Think Company (formerly Think Brownstone) is an experience design and software development firm. Founded in 2007, Think Company has offices in Center City, Philadelphia and Conshohocken, Pennsylvania.

The company specializes in research; the design and development of websites and digital products, including UX, UI and experience; strategy, including digital strategy and content strategy; and software development.

Think Company is hired primarily by large, enterprise clients, but also by well-funded startups and nonprofits.

Ten years after partners Brian McIntire and Carl White founded Think Brownstone in Conshohocken, they changed the company's name to Think Company, saying that it “reflected their growth and focuses in on the most catching and relevant part of their name—think."

==Awards==
Clutch named Think Company Pennsylvania's Top Consultancy for Enterprise App Modernization in 2021.

Think Company was on the Inc. 5000 list of the fastest-growing privately held U.S. companies in 2012 and from 2014 to 2020.

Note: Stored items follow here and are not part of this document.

### src/rtl/seq_detector_param_if.sv
// Signal bundle for seq_detector_param: stream, pattern configuration and match status.
// The master side drives the stream and configuration; the slave side is the detector.
interface seq_detector_param_if #(
  parameter int unsigned PAT_W = 4,
  parameter int unsigned CNT_W = 8
);
  localparam int unsigned LenW = $clog2(PAT_W + 1);

  logic             clear;
  logic             in_valid;
  logic             in;
  logic [PAT_W-1:0] pattern;
  logic [LenW-1:0]  pat_len;
  logic             overlap;
  logic             out;
  logic [CNT_W-1:0] match_count;
  logic [LenW-1:0]  fill;

  modport master (
    output clear, in_valid, in, pattern, pat_len, overlap,
    input  out, match_count, fill
  );

  modport slave (
    input  clear, in_valid, in, pattern, pat_len, overlap,
    output out, match_count, fill
  );
endinterface

### src/rtl/seq_detector_param.sv
// Serial pattern detector with a runtime-programmable pattern of 1..PAT_W bits,
// selectable overlap, a HOLD-cycle stretched match output and a saturating match counter.
module seq_detector_param #(
  parameter int unsigned PAT_W = 4,
  parameter int unsigned CNT_W = 8,
  parameter int unsigned HOLD  = 2
) (
  input logic                 clk,
  input logic                 reset,
  seq_detector_param_if.slave bus
);
  localparam int unsigned LenW  = $clog2(PAT_W + 1);
  localparam int unsigned HoldW = $clog2(HOLD + 1);

  logic [PAT_W-1:0] hist_q, hist_d, hist_shift, pat_mask;
  logic [LenW-1:0]  fill_q, fill_d, fill_inc;
  logic [HoldW-1:0] hold_q, hold_d;
  logic [CNT_W-1:0] cnt_q, cnt_d;
  logic             accept, cfg_ok, match;

  always_comb begin
    accept     = bus.in_valid & ~bus.clear;
    hist_shift = {hist_q[PAT_W-2:0], bus.in};
    fill_inc   = (fill_q == LenW'(PAT_W)) ? fill_q : fill_q + LenW'(1);
    cfg_ok     = (bus.pat_len != '0) && (bus.pat_len <= LenW'(PAT_W));
    // Only the low pat_len bits of history and pattern take part in the compare.
    pat_mask   = '0;
    for (int i = 0; i < int'(PAT_W); i++) begin
      pat_mask[i] = (i < int'(bus.pat_len));
    end
    match = accept && cfg_ok && (fill_inc >= bus.pat_len) &&
            (((hist_shift ^ bus.pattern) & pat_mask) == '0);
  end

  always_comb begin
    hist_d = hist_q;
    fill_d = fill_q;
    cnt_d  = cnt_q;
    hold_d = (hold_q != '0) ? hold_q - HoldW'(1) : hold_q;
    if (bus.clear) begin
      hist_d = '0;
      fill_d = '0;
      hold_d = '0;
    end else if (accept) begin
      hist_d = hist_shift;
      fill_d = fill_inc;
      if (match) begin
        hold_d = HoldW'(HOLD);
        if (!bus.overlap) begin
          fill_d = '0;
        end
        if (cnt_q != {CNT_W{1'b1}}) begin
          cnt_d = cnt_q + CNT_W'(1);
        end
      end
    end
  end

  always_ff @(posedge clk) begin
    if (!reset) begin
      hist_q <= '0;
      fill_q <= '0;
      hold_q <= '0;
      cnt_q  <= '0;
    end else begin
      hist_q <= hist_d;
      fill_q <= fill_d;
      hold_q <= hold_d;
      cnt_q  <= cnt_d;
    end
  end

  assign bus.out         = (hold_q != '0);
  assign bus.match_count = cnt_q;
  assign bus.fill        = fill_q;
endmodule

Think Company was listed as one of The Philadelphia 100 by the Wharton Small Business Development Center, The Entrepreneurs' Forum of Greater Philadelphia, and the Philadelphia Business Journal In 2011, 2012, and from 2014 to 2019.

In 2018, Think Company was named one of 25 Small Giants by Forbes.

The Philadelphia Inquirer named Think Company a Top Workplace from 2016 to 2020. The Philadelphia Business Journal named Think Company a Best Place to Work from 2015 to 2017.

In 2017, the Philadelphia Business Journal named Think Company one of the Soaring 76.